Lin C, An R, Wang S S, Feng T
Department of Pulmonary and Critical Care Medicine, Shengli Oilfield Central Hospital, Dongying 257000, China.
Zhonghua Jie He He Hu Xi Za Zhi. 2024 Aug 12;47(8):785-787. doi: 10.3760/cma.j.cn112147-20240203-00068.
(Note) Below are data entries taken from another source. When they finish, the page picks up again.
--- src/rtl/core/ptfr_pkg.sv ---
`default_nettype none
package ptfr_pkg;
    localparam int MaxProcesses = 16;
    localparam int MaxPages     = 64;
    localparam int Frames       = 64;
    localparam int PidW         = 5;
    localparam int PageW        = 6;
    localparam int FrameW       = 6;
    localparam int SlotW        = 10;
    localparam int TimeW        = 32;

    localparam logic [1:0] StOk      = 2'd0;
    localparam logic [1:0] StUnknown = 2'd1;
    localparam logic [1:0] StRange   = 2'd2;
    localparam logic [1:0] StFull    = 2'd3;

    localparam logic       OpCreate    = 1'b0;
    localparam logic       OpTranslate = 1'b1;

    localparam logic       CfgPageSize   = 1'b0;
    localparam logic       CfgFrameCount = 1'b1;

    typedef struct packed {
        logic        opcode;
        logic [4:0]  process_id;
        logic [17:0] virtual_address;
        logic [18:0] process_size;
        logic [31:0] time_now;
    } t_in;

    typedef struct packed {
        logic [1:0]  status;
        logic [17:0] physical_address;
        logic        page_fault;
        logic [5:0]  frame_index;
        logic        evicted;
        logic [4:0]  new_process_id;
    } t_out;

    // controller to datapath
    typedef struct packed {
        logic load;       // capture input item
        logic div_start;  // start divide
        logic div_step;   // one quotient bit
        logic decide;     // evaluate checks
        logic lookup;     // read page table
        logic scan_step;  // one frame
        logic commit;     // write back
        logic out_load;   // load result register
    } t_cmd;

    // datapath to controller
    typedef struct packed {
        logic div_done;
        logic is_create;
        logic fail;       // status not ok
        logic clr_done;   // page-present clear finished
        logic hit;
        logic scan_done;
    } t_sts;
endpackage
`default_nettype wire

--- src/rtl/core/ptfr_ctrl.sv ---
`default_nettype none
module ptfr_ctrl
    import ptfr_pkg::*;
(
    input  wire  i_clk,
    input  wire  i_rst_n,
    input  wire  i_in_valid,
    output logic o_in_ready,
    output logic o_out_valid,
    input  wire  i_out_ready,
    input  wire  t_sts i_sts,
    output t_cmd o_cmd
);
    localparam logic [2:0] S_IDLE = 3'd0;
    localparam logic [2:0] S_DIV  = 3'd1;
    localparam logic [2:0] S_DEC  = 3'd2;
    localparam logic [2:0] S_LOOK = 3'd3;
    localparam logic [2:0] S_SCAN = 3'd4;
    localparam logic [2:0] S_CLR  = 3'd5;
    localparam logic [2:0] S_FIN  = 3'd6;

    logic [2:0] r_state, n_state;
    logic       r_ovalid, n_ovalid;

    assign o_in_ready  = (r_state == S_IDLE);
    assign o_out_valid = r_ovalid;

    // sequencing
    always_comb begin
        n_state  = r_state;
        n_ovalid = r_ovalid && !i_out_ready;
        o_cmd    = '0;
        case (r_state)
            S_IDLE: begin
                if (i_in_valid) begin
                    o_cmd.load = 1'b1;
                    n_state    = S_DIV;
                end
            end
            S_DIV: begin
                if (i_sts.div_done) n_state = S_DEC;
                else o_cmd.div_step = 1'b1;
            end
            S_DEC: begin
                o_cmd.decide = 1'b1;
                if (i_sts.fail) n_state = S_FIN;
                else if (i_sts.is_create) n_state = S_CLR;
                else n_state = S_LOOK;
            end
            S_LOOK: begin
                o_cmd.lookup = 1'b1;
                n_state = S_SCAN;
            end
            S_SCAN: begin
                if (i_sts.hit || i_sts.scan_done) n_state = S_FIN;
                else o_cmd.scan_step = 1'b1;
            end
            S_CLR: begin
                if (i_sts.clr_done) n_state = S_FIN;
            end
            S_FIN: begin
                if (!r_ovalid || i_out_ready) begin
                    o_cmd.commit   = 1'b1;
                    o_cmd.out_load = 1'b1;
                    n_ovalid       = 1'b1;
                    n_state        = S_IDLE;
                end
            end
            default: n_state = S_IDLE;
        endcase
        o_cmd.div_start = o_cmd.load;
    end

    always_ff @(posedge i_clk) begin
        if (!i_rst_n) begin
            r_state  <= S_IDLE;
            r_ovalid <= 1'b0;
        end else begin
            r_state  <= n_state;
            r_ovalid <= n_ovalid;
        end
    end

    a_ready_idle: assert property (@(posedge i_clk) disable iff (!i_rst_n)
        o_in_ready |-> r_state == S_IDLE) else $error("ready outside idle");
    a_load_once: assert property (@(posedge i_clk) disable iff (!i_rst_n)
        o_cmd.out_load |=> o_out_valid) else $error("result lost");
    a_commit_fin: assert property (@(posedge i_clk) disable iff (!i_rst_n)
        o_cmd.commit |-> r_state == S_FIN) else $error("commit out of order");
endmodule
`default_nettype wire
Virtual bronchoscopic navigation (VBN) is increasingly being used to diagnose peripheral lung lesions, allowing precise guidance of the bronchoscope to the target lesions, thereby improving diagnostic accuracy. This paper reported a patient admitted due to hemoptysis, with an initial clinical diagnosis of squamous cell lung carcinoma with brain and bone metastases. Previous attempts had failed to obtain tissue samples from the lung lesions. Upon admission, the LungPro navigation system was used to perform a bronchoscopic transparenchymal nodule access (BTPNA). Pathological examination of the lung tissue and microbiological analysis of bronchoalveolar lavage fluid confirmed the diagnosis of peripheral cavitary squamous cell lung carcinoma with infection. Following antifungal and antineoplastic treatment, the patient's symptoms improved markedly and she was subsequently discharged.
虚拟支气管镜导航(VBN)越来越多地用于诊断周围型肺部病变,它能将支气管镜精确引导至目标病变,从而提高诊断准确性。本文报道了一名因咯血入院的患者,初步临床诊断为肺鳞状细胞癌伴脑和骨转移。此前多次尝试均未能从肺部病变获取组织样本。入院后,使用LungPro导航系统进行了支气管镜透壁结节穿刺活检(BTPNA)。肺组织病理检查及支气管肺泡灌洗液微生物分析确诊为周围型空洞性肺鳞状细胞癌伴感染。经过抗真菌和抗肿瘤治疗,患者症状明显改善,随后出院。